Jelly Splash Review

This sticky jelly won’t stick with you for long

In short, Jelly Splash is Wooga’s latest take on the unstoppable Candy Crush Saga format that has achieved such an unprecedented amount of success for developer King in recent years. In the game, players will find themselves clearing dozens of colorful, squishy jelly creatures as they make their way through the game’s 100 challenging puzzles to save the jelly kingdom from an evil swarm of invading purple mushrooms. But although some people might favor jelly over candy in real life, after popping hundreds of the little squishy guys myself, it becomes apparent that there’s very little substance to be found underneath all that tantalizing jelly coating.

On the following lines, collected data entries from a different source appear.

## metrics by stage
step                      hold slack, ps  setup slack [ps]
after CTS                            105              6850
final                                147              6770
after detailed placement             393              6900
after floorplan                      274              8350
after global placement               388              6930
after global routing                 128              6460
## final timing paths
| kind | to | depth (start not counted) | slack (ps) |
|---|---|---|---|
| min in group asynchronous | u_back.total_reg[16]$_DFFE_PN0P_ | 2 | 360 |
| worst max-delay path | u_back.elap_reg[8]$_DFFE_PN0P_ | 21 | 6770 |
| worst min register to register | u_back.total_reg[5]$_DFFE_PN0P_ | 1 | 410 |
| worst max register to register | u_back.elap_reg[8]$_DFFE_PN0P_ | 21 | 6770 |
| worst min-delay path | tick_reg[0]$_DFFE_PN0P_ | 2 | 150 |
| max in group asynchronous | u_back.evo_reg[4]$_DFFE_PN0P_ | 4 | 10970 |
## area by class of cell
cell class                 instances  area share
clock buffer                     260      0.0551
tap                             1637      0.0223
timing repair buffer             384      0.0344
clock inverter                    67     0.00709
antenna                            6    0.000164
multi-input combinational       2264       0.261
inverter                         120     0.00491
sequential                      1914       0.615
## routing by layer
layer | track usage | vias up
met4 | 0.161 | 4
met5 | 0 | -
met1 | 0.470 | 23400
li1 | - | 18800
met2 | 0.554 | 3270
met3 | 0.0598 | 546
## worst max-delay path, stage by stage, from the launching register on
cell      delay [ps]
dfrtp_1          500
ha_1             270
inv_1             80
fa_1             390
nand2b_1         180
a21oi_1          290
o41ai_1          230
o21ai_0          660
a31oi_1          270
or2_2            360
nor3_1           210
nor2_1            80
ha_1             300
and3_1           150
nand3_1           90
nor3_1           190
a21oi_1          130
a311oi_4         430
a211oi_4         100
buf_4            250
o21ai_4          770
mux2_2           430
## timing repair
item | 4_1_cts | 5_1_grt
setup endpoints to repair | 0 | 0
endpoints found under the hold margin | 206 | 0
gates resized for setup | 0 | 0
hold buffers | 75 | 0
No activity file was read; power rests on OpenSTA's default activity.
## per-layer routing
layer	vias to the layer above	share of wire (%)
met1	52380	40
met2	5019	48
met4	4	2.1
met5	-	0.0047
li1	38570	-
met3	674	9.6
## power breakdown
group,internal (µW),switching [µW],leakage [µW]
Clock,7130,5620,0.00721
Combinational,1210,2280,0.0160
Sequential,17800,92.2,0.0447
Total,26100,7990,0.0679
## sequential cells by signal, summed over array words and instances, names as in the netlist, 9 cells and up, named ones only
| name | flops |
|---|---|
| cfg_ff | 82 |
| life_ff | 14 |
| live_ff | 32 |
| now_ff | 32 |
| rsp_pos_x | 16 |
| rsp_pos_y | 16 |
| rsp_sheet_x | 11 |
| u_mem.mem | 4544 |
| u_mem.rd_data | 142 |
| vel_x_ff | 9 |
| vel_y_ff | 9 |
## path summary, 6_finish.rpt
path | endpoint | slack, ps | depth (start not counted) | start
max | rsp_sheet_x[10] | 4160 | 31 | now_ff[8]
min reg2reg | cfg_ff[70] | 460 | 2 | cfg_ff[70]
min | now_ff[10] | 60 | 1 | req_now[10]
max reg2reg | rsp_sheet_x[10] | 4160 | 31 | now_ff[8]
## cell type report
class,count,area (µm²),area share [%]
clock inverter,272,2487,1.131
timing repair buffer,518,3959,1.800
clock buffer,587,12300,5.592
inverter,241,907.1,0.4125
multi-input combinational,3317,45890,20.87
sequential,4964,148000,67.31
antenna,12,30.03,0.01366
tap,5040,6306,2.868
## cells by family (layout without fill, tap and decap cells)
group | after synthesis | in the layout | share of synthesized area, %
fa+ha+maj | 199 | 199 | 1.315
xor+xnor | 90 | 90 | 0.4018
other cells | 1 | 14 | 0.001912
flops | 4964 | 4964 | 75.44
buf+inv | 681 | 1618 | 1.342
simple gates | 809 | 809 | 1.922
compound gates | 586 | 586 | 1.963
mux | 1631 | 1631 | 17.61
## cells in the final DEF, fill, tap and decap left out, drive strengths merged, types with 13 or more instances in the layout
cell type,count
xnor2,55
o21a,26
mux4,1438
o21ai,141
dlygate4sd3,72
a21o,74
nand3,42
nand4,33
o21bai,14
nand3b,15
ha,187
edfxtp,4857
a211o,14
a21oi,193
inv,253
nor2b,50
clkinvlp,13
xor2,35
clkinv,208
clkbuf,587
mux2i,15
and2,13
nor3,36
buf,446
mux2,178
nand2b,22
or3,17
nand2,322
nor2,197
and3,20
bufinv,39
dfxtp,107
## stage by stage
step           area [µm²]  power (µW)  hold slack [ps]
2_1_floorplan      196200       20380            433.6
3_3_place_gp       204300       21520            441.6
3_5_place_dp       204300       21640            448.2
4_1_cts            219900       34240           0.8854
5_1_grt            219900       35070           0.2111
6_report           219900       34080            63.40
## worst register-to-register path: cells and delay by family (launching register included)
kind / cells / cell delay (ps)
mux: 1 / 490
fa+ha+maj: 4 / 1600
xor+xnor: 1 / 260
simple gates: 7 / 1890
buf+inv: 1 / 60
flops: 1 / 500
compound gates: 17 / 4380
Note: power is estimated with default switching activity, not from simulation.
`src/hdl/assert_macros.svh`:
```
// ----------------------------------------------------------------------------
// Assertion macros
// Shared concurrent assertion forms, removed when NO_ASSERTIONS is defined.
// ----------------------------------------------------------------------------
`ifndef ASSERT_MACROS_SVH
`define ASSERT_MACROS_SVH

`ifndef NO_ASSERTIONS

`define ASSERT_SYNC(lbl, clk_s, rst_s, prop, msg) \
  lbl: assert property (@(posedge clk_s) disable iff (rst_s) prop) \
    else $error(msg);

`define ASSERT_NEVER(lbl, clk_s, rst_s, expr, msg) \
  lbl: assert property (@(posedge clk_s) disable iff (rst_s) !(expr)) \
    else $error(msg);

`else

`define ASSERT_SYNC(lbl, clk_s, rst_s, prop, msg)

`define ASSERT_NEVER(lbl, clk_s, rst_s, expr, msg)

`endif

`endif

```
`src/hdl/tbr_pkg.sv`:
```
// ----------------------------------------------------------------------------
// Table reader package
// Field widths, default sizes, payload types and control structs.
// ----------------------------------------------------------------------------
`timescale 1ns / 1ps

package tbr_pkg;

  localparam int DEF_NUM_FRAMES  = 16;
  localparam int DEF_NUM_POINTS  = 256;
  localparam int DEF_NUM_WORDS   = 4096;
  localparam int DEF_SLICE_WORDS = 16;

  localparam int FRAME_W = 8;
  localparam int POINT_W = 14;
  localparam int WADDR_W = 12;
  localparam int WORD_W  = 16;
  localparam int PASS_W  = 7;
  localparam int FLAT_W  = 22;
  localparam int IDX_W   = 17;

  localparam int HASH_MULT = 31;

  localparam logic CMD_WRITE  = 1'b0;
  localparam logic CMD_REPORT = 1'b1;

  typedef struct packed {
    logic                     cmd;
    logic [FRAME_W-1:0]       frame_sel;
    logic [POINT_W-1:0]       point_sel;
    logic [WADDR_W-1:0]       wr_addr;
    logic signed [WORD_W-1:0] wr_data;
  } item_t;

  typedef struct packed {
    logic [FRAME_W-1:0]       echo_frame;
    logic [POINT_W-1:0]       echo_point;
    logic signed [WORD_W-1:0] read_value;
    logic [WORD_W-1:0]        latched_sum;
    logic [PASS_W-1:0]        pass_count;
  } result_t;

  typedef struct packed {
    logic load_item;
    logic do_write;
    logic calc_addr;
    logic walk_init;
    logic walk_run;
    logic commit;
  } dp_cmd_t;

  typedef struct packed {
    logic item_report;
    logic walk_done;
  } dp_stat_t;

endpackage

```
`src/hdl/tbr_controller.sv`:
```
// ----------------------------------------------------------------------------
// Table reader controller
// Sequences writes and reports and raises the result strobe.
// ----------------------------------------------------------------------------
`timescale 1ns / 1ps
`include "assert_macros.svh"

module tbr_controller import tbr_pkg::*; (
  input  logic     clk,
  input  logic     rst,
  input  logic     start,
  output logic     busy,
  output logic     done,
  input  dp_stat_t stat,
  output dp_cmd_t  dcmd
);

  typedef enum logic [2:0] {
    S_IDLE,
    S_WRITE,
    S_ADDR,
    S_READ,
    S_WALK,
    S_FINISH
  } state_t;

  state_t state;
  state_t state_next;

  always_comb begin
    state_next = state;
    unique case (state)
      S_IDLE: begin
        if (start) begin
          state_next = (stat.item_report == CMD_REPORT) ? S_ADDR : S_WRITE;
        end
      end
      S_WRITE:  state_next = S_IDLE;
      S_ADDR:   state_next = S_READ;
      S_READ:   state_next = S_WALK;
      S_WALK: begin
        if (stat.walk_done) begin
          state_next = S_FINISH;
        end
      end
      S_FINISH: state_next = S_IDLE;
      default:  state_next = S_IDLE;
    endcase
  end

  always_ff @(posedge clk) begin
    if (rst) begin
      state <= S_IDLE;
      done  <= 1'b0;
    end else begin
      state <= state_next;
      done  <= state == S_FINISH;
    end
  end

  assign busy           = state != S_IDLE;
  assign dcmd.load_item = (state == S_IDLE) && start;
  assign dcmd.do_write  = state == S_WRITE;
  assign dcmd.calc_addr = state == S_ADDR;
  assign dcmd.walk_init = state == S_READ;
  assign dcmd.walk_run  = state == S_WALK;
  assign dcmd.commit    = state == S_FINISH;

  `ASSERT_NEVER(a_done_while_busy, clk, rst, done && busy, "result strobe while busy")
  `ASSERT_SYNC(a_finish_strobes, clk, rst, (state == S_FINISH) |=> done, "finished report gave no strobe")
  `ASSERT_SYNC(a_accept_goes_busy, clk, rst, (start && !busy) |=> busy, "accepted transfer left controller idle")

endmodule

```
`config.mk`:
```
export PLATFORM = sky130hd
export DESIGN_NAME = tbr_controller
export DESIGN_NICKNAME = d
export VERILOG_FILES = /design/src/hdl/tbr_pkg.sv /design/src/hdl/tbr_controller.sv
export VERILOG_INCLUDE_DIRS = /design/src /design/src/hdl
export SDC_FILE = /design/constraint.sdc
export NUM_CORES = 1
export LEC_CHECK = 0
export ABC_AREA = 1
export BUFFER_PORTS_ARGS = -buffer_cell sky130_fd_sc_hd__clkbuf_2
export CAP_MARGIN = 20
export CORE_AREA = 5 5 42 44
export CTS_CLUSTER_SIZE = 10
export DETAILED_ROUTE_END_ITERATION = 6
export DIE_AREA = 0 0 47 49
export SLEW_MARGIN = 20
export SYNTH_ARGS = -nofsm -noshare
export SYNTH_HDL_FRONTEND = slang
export SYNTH_SLANG_ARGS = --single-unit
```
`constraint.sdc`:
```
create_clock -name clk -period 2.7 [get_ports clk]
set_input_delay 0.135 -clock clk [delete_from_list [all_inputs] [get_ports clk]]
set_output_delay 0.135 -clock clk [all_outputs]
set_load 0.01 [all_outputs]
```
==> impl_metrics.json, run 1 <==
{
  "routedWlPerCell_um": 7.86,
  "rr_startpoint": "state[2]",
  "grt_usage": 0.0556,
  "cp.required_ns": 2.57,
  "grt_pass1_wl_um": 848,
  "synth_cells": 35,
  "critPathKind": "reg -> out",
  "hpwl_um": 467,
  "yosysSeqAreaShare": 0.352,
  "endpoint_kind": "output pin",
  "r2r_end": "state[0]",
  "synth_top_area_cell": "dfxtp_1",
  "cap_violations": 0,
  "grt_pass1_vias": 237,
  "maxSlewViolCount": 0,
  "skew_ns": 0.00612,
  "cp.arrival_ns": 1.04,
  "rrSetupSlack_ns": 1.73,
  "status": "finished clean",
  "most-common-layout-cells": "12 x clkbuf_2, 6 x inv_1, 6 x nor2_1",
  "area_growth_pct": 45.1,
  "cp-start-kind": "flip-flop",
  "clock-root-buffer": "clkbuf_4",
  "cts_setup_buffers": 0,
  "cts_made_buffers": 3,
  "setup_viol": 0,
  "wl_um": 519,
  "worst-r2r-cell-count": 5,
  "drt_iter0_drc": 3,
  "drive_gt1_frac": 0.440,
  "synth_top_area_frac": 0.352,
  "syn_nets": 40,
  "start_util": 0.162,
  "worstMarginPinSlew_ns": 0.210,
  "slew_headroom": 0.860,
  "vdd_drop_max_mv": 0.163,
  "io_buffers": 12,
  "crit_path_top_delay_cell": "dfxtp_1",
  "cts_tree": "built",
  "fin_crit_ns": 1.18,
  "fmaxAchievable_ghz": 0.848,
  "p_leak_nw": 0.188,
  "p_total_mw": 0.186,
  "path_clk_slew_ns": 0.04,
  "place_congestion": 0.784,
  "critPathCapture": "dcmd[5]",
  "ioPinCount": 13,
  "dieArea_um2": 2300,
  "rsz0062_at_grt": "false",
  "grt_max_degree": 7,
  "synthTopCellsByArea": "dfxtp_1 35%, inv_1 9.9%, nor2_1 9.9%, nand3_1 8.8%, nand2_1 8.2%",
  "clock_sinks": 4,
  "vias": 249,
  "clockBufferDepth": 2,
  "hp-class": "in -> reg",
  "synth.ff_latch_count": 4,
  "slowest_delay_ns": 0.35,
  "antenna_found_initial": 0,
  "cts-hold-fix-buffers": 0,
  "drc": 0,
  "cts_resized": 0,
  "diodes": 0,
  "final_common_cell": "clkbuf_2",
  "cp_max_fo": 5,
  "htreeDepth": 1,
  "syn_avg_cell_area_um2": 6.51,
  "row_count": 14,
  "die_h_um": 49,
  "grt_overflow": 0,
  "powerDensity_nw_per_um2": 563,
  "startpoint": "state[1]",
  "critical_path.cell_chain": "nor2_4, nand2_1, nor2_1, clkbuf_2",
  "yosysUniqueCellTypes": 12,
  "fp.coreArea_um2": 1400,
  "postRouteAntennaNets": 0,
  "finalSetupTns_ns": 0,
  "via_per_inst": 3.77,
  "synthesis.area_um2": 228,
  "insertion_delay_ns": 0.23,
  "fin_nets": 57,
  "period_share": 0.437,
  "dr.pass1.iters": 4,
  "ys_warn_count": 0,
  "fp.dieW_um": 47,
  "finalHoldViolCount": 0
}
[final cells by class]
cell class	count	area, um2
clock buffer	3	22.5
fill	174	1070
inverter	9	33.8
multi-input combinational	22	114
sequential	4	80.1
tap	16	20.0
timing repair buffer	12	60.1
==> src/hdl/assert_macros.svh <==
// ----------------------------------------------------------------------------
// Assertion macros
// Shared concurrent assertion forms, removed when NO_ASSERTIONS is defined.
// ----------------------------------------------------------------------------
`ifndef ASSERT_MACROS_SVH
`define ASSERT_MACROS_SVH

`ifndef NO_ASSERTIONS

`define ASSERT_SYNC(lbl, clk_s, rst_s, prop, msg) \
  lbl: assert property (@(posedge clk_s) disable iff (rst_s) prop) \
    else $error(msg);

`define ASSERT_NEVER(lbl, clk_s, rst_s, expr, msg) \
  lbl: assert property (@(posedge clk_s) disable iff (rst_s) !(expr)) \
    else $error(msg);

`else

`define ASSERT_SYNC(lbl, clk_s, rst_s, prop, msg)

`define ASSERT_NEVER(lbl, clk_s, rst_s, expr, msg)

`endif

`endif

==> src/hdl/tbr_pkg.sv <==
// ----------------------------------------------------------------------------
// Table reader package
// Field widths, default sizes, payload types and control structs.
// ----------------------------------------------------------------------------
`timescale 1ns / 1ps

package tbr_pkg;

  localparam int DEF_NUM_FRAMES  = 16;
  localparam int DEF_NUM_POINTS  = 256;
  localparam int DEF_NUM_WORDS   = 4096;
  localparam int DEF_SLICE_WORDS = 16;

  localparam int FRAME_W = 8;
  localparam int POINT_W = 14;
  localparam int WADDR_W = 12;
  localparam int WORD_W  = 16;
  localparam int PASS_W  = 7;
  localparam int FLAT_W  = 22;
  localparam int IDX_W   = 17;

  localparam int HASH_MULT = 31;

  localparam logic CMD_WRITE  = 1'b0;
  localparam logic CMD_REPORT = 1'b1;

  typedef struct packed {
    logic                     cmd;
    logic [FRAME_W-1:0]       frame_sel;
    logic [POINT_W-1:0]       point_sel;
    logic [WADDR_W-1:0]       wr_addr;
    logic signed [WORD_W-1:0] wr_data;
  } item_t;

  typedef struct packed {
    logic [FRAME_W-1:0]       echo_frame;
    logic [POINT_W-1:0]       echo_point;
    logic signed [WORD_W-1:0] read_value;
    logic [WORD_W-1:0]        latched_sum;
    logic [PASS_W-1:0]        pass_count;
  } result_t;

  typedef struct packed {
    logic load_item;
    logic do_write;
    logic calc_addr;
    logic walk_init;
    logic walk_run;
    logic commit;
  } dp_cmd_t;

  typedef struct packed {
    logic item_report;
    logic walk_done;
  } dp_stat_t;

endpackage
==> src/hw/rtl/qls_ram.sv <==
// ----------------------------------------------------------------------------
// qls_ram
// single-port synchronous ram with registered read
// ----------------------------------------------------------------------------
`timescale 1ns / 1ps

module qls_ram #(
    parameter int W = 8,
    parameter int D = 256
) (
    input  logic                 i_clk,
    input  logic                 i_we,
    input  logic [$clog2(D)-1:0] i_addr,
    input  logic [W-1:0]         i_wdata,
    output logic [W-1:0]         o_rdata
);

    logic [W-1:0] r_mem [D];
    logic [W-1:0] r_rdata;

    always_ff @(posedge i_clk) begin
        if (i_we) begin
            r_mem[i_addr] <= i_wdata;
        end
        r_rdata <= r_mem[i_addr];
    end

    assign o_rdata = r_rdata;

endmodule

==> config.mk <==
export PLATFORM = sky130hd
export DESIGN_NAME = qls_ram
export DESIGN_NICKNAME = d
export VERILOG_FILES = /design/src/hw/rtl/qls_ram.sv
export SDC_FILE = /design/constraint.sdc
export NUM_CORES = 2
export LEC_CHECK = 0
export ABC_AREA = 1
export BUFFER_PORTS_ARGS = -buffer_cell sky130_fd_sc_hd__buf_2
export CAP_MARGIN = 25
export CELL_PAD_IN_SITES_DETAIL_PLACEMENT = 1
export CELL_PAD_IN_SITES_GLOBAL_PLACEMENT = 2
export CORE_MARGIN = 2
export CORE_UTILIZATION = 48
export CTS_BUF_LIST = sky130_fd_sc_hd__clkbuf_4
export CTS_CLUSTER_SIZE = 25
export DETAILED_ROUTE_END_ITERATION = 10
export HOLD_SLACK_MARGIN = 0.03
export PLACE_DENSITY = 0.92
export SLEW_MARGIN = 10
export SYNTH_ARGS = -nofsm -noshare
export SYNTH_HDL_FRONTEND = slang
export SYNTH_SLANG_ARGS = --single-unit
==> constraint.sdc <==
create_clock -name i_clk -period 4.7 [get_ports i_clk]
set_input_delay 0.235 -clock i_clk [delete_from_list [all_inputs] [get_ports i_clk]]
set_output_delay 0.235 -clock i_clk [all_outputs]
set_load 0.02 [all_outputs]
==> impl_metrics.tcl <==
set metrics [dict create \
    multi_input_area_sq_um 21300 \
    min_period_over_period 0.972 \
    synth_area_sq_um 84900 \
    r2r_start "r_mem[199][0]" \
    setup_viol 0 \
    drive_above_1_share 0.116 \
    viasPerCell 5.46 \
    grt_pass1_vias 64488 \
    overflow 0 \
    skew_ps 117 \
    p_sw_frac 0.242 \
    cts_root_buffer "clkbuf_4" \
    whs_path_depth 13 \
    wirelength_um 262000 \
    cp_num_buf_inv 10 \
    final_core_util 0.539 \
    via_count 60291 \
    grt_first_pass_wirelength_um 391000 \
    ff2ff_setup_slack_ps 240 \
    syn_nets 8039 \
    slowest_delay_ps 620 \
    antenna_found_initial 19 \
    fin_nets 8382 \
    layout_commonest_cell "nand2_1" \
    place_area_sq_um 87500 \
    numClockSinks 2056 \
    fp-row-count 154 \
    hpwl_um 146000 \
    stdcell_area_sq_um 94800 \
    cp_slowest_cell "inv_6" \
    required_ps 6020 \
    crit_top_cell "dlygate4sd3_1" \
    critPathMaxFanout 67 \
    coreArea_sq_um 176000 \
    grt_max_degree 161 \
    cts_max_path_buffers 4 \
    ys_ff_latch 2056 \
    io_pins 26 \
    dieWidth_um 424 \
    dieArea_sq_um 180000 \
    hold-worst-slack_ps 193 \
    cts_buffers 556 \
    tritoncts "yes" \
    yosysTopAreaCellShare 0.725 \
    maxCapViolCount 0 \
    whs_endpoint "o_rdata[1]" \
    critPathKind "primary input to register" \
    synth_seq_area_share 0.727 \
    setup-tns-final_ps 0 \
    synthCells 8021 \
    p_int_uw 28700 \
    final_cell_mix "nand2_1 (4760), edfxtp_1 (2048), clkbuf_4 (814)" \
    fill_cells 19049 \
    fmax_mhz 219 \
    ant_nets 0 \
    r2r-end "o_rdata[0]" \
    reg2regPathDepth 17 \
    gp_congestion 0.849 \
    p_sw_uw 9150 \
    critPathTopFamily "buffers and inverters" \
    clock_latency_ps 1370 \
    wire_per_inst_um 23.7 \
    combPwrFrac 0.062 \
    clock_power_share 0.404 \
    clkTransAtPathRegs_ps 70 \
    syn2layout_area_growth_pct 11.7 \
    pwr-share-seq 0.534 \
    ir_worst_vdd_uv 291 \
    die_h_um 424 \
    track_usage 0.290 \
    path_cells "dlygate4sd3_1, buf_2, inv_1, nand2_1, inv_6, buf_4, nand2_1, nand2_1, o21ai_1, dlygate4sd3_1, nand2_1, dlygate4sd3_1, nor2_1, nor2_1, dlygate4sd3_1, nor2_1, dlygate4sd3_1, nand2_1, dlygate4sd3_1" \
    p_per_area_nw_per_um2 400 \
    numPortBuffers 25 \
    hold_path.class "primary input to register" \
    yosysWarnings 0 \
    worst_pin_slew_ps 1120 \
    min-delay-start "i_addr[0]" \
    yosysTopAreaCell "edfxtp_1" \
    synth.avg_cell_area_sq_um 10.6 \
    regArea_sq_um 61700 \
    crit_path_end_kind "register" \
    drtIter0Drc 5290 \
    synthTopCellsByArea "edfxtp_1 (72%), nand2_1 (21%), nor2_1 (1.6%)" \
    slew_headroom 0.253 \
    synth_cell_types 18 \
    drt_first_pass_iters 5 \
    rsz0062_at_grt "no" \
    start_util 0.482 \
    slew_viol_final 0 \
    critPathArrivalTime_ps 5880 \
    h-tree-depth 6 \
    hold_viol 0 \
    finalCriticalPeriod_ps 4570 \
    cp-start-kind "primary input" \
    route.detailed.drc 0 \
    status "completed" \
    p_leak_uw 0.0381 \
]
-- cell usage after synthesis --
master / n
buf_1: 52
o21ai_0: 41
buf_2: 182
nand2_1: 4770
a21oi_1: 32
inv_2: 2
dfxtp_1: 8
edfxtp_1: 2048
inv_4: 2
buf_4: 6
nand2_4: 1
nor2_1: 361
inv_1: 31
clkbuf_1: 170
o21ai_1: 119
nor2_8: 1
buf_6: 7
nand3_1: 188
-- area by class of cell --
| type | instances | area share |
|---|---|---|
| Clock buffer | 814 | 0.0645 |
| Multi-Input combinational cell | 5513 | 0.224 |
| Clock inverter | 81 | 0.00413 |
| Antenna cell | 7 | 0.000185 |
| Sequential cell | 2056 | 0.651 |
| Inverter | 35 | 0.00180 |
| Tap cell | 2340 | 0.0309 |
| Timing Repair Buffer | 202 | 0.0237 |
-- sequential cells by signal, indices dropped and copies added (netlist names) --
signal,flops
o_rdata,8
r_mem,2048
-- metal layers --
metal  part of all wire  global-route usage  wire, um  vias up
met2               0.49               0.481    127000     2199
li1                   -                   -         -    27326
met1               0.40               0.373    105000    30192
met3              0.074              0.0579     19200      562
met4              0.039               0.126     10100       12
met5            0.00026                   0        67        -
-- worst max-delay path by stage --
stage               from             to  slack [ps]  depth (start not counted)
6_report       i_addr[2]     o_rdata[0]         130                         19
5_1_grt        i_addr[2]     o_rdata[0]          70                         19
4_1_cts        i_addr[2]     o_rdata[0]         170                         19
3_5_place_dp   i_addr[0]     o_rdata[7]        1040                         14
3_3_place_gp   i_addr[0]     o_rdata[7]        1160                         14
2_1_floorplan  i_addr[1]  r_mem[234][0]        2620                         10
-- what timing repair did --
action | CTS | global route
hold buffers | 60 | 1
setup endpoints to repair | 0 | 1
buffers inserted | 0 | 0
endpoints found under the hold margin | 3020 | 2
resized for setup | 0 | 3
-- cells by family after synthesis --
group / count (synthesis) / synth area share
DFF: 2056 / 0.727
AOI/OAI and AO/OA: 192 / 0.0113
and+or+nand+nor: 5321 / 0.238
buffers and inverters: 452 / 0.0236
-- power by group through the flow --
stage | combinational, uW | clock (uW) | sequential [uW]
final | 2370 | 15300 | 20200
after global routing | 2570 | 16500 | 20200
after CTS | 2350 | 15600 | 20200
after detailed placement | 2250 | 0 | 20600
after global placement | 2180 | 0 | 20600
after floorplan | 1150 | 0 | 20600
-- stage by stage --
step                      setup slack (ps)  power, uW  std cells
after floorplan                       2620      21800       8021
after global placement                1160      22800      10082
after detailed placement              1040      22900      10084
after CTS                              166      38100      11039
after global routing                  74.0      39200      11043
final                                  132      37900      11048
-- tightest hold or removal path, cell delays in order --
cell and delay, ps:
buf_8 210, nand2_1 130, nand2_1 50, nand2_1 70, nand3_1 80, nand2_1 70
nand2_1 60, o21ai_1 130, nand2_1 130, nor2_1 120, nor2_1 50, nor2_1 70
nand2_1 60
No activity file was read; power rests on OpenSTA's default activity.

In each level of the game, players are presented with a gridded game board that’s jam-packed with all sorts of adorable multi-colored jelly creatures. The goal is to draw a line connecting as many touching like-colored jellies that you can to wake them up and clear them from the game board. Making larger strings of matches will produce a special glowing type of jelly on the board, which can clear an entire row or column of neighboring jellies when matched. Jelly Splash offers up a handful of different level types, but none of them are anything that you probably haven’t seen before. From the basic “match enough jellies to reach the score limit,” to the more challenging, but still familiar clear ink spaces, free trapped jellies, and drop diamonds to the bottom of the game board puzzles, the parameters are just enough to keep the gameplay varied at times, while never doing anything that wildly inventive or unique. You’ll want to finish each puzzle in the least amount of moves as you can, as each leftover move will result in corresponding bonus chain reactions in the end-game Splash Time segment.

Jelly Splash

I think the biggest missed opportunity in Jelly Splash is the fact that the game ends up being completely devoid of any kind of power-ups to help you finish up some levels with better star-qualifying scores, or at the very least, to just change things up a little bit every now and then. Because of this, the game store itself feels especially underutilized. The only things you can buy in the store are more packs of coins, which can only be used to purchase more hearts when you run out of lives: nothing more, nothing less. You’ll lose one of your 5 hearts every time you fail a level, but since they regenerate at a rate of 1 per 30 minutes, there’s really not too much incentive to part with your coins, unless you’re really dying to push on and keep playing right then and there. This is great for people who despise microtransactions and want to make it to the end of the game without paying a dime, but there’s still something to be said about the lack of content and different gameplay options to be had here, regardless of whether they’re locked behind a paywall or not.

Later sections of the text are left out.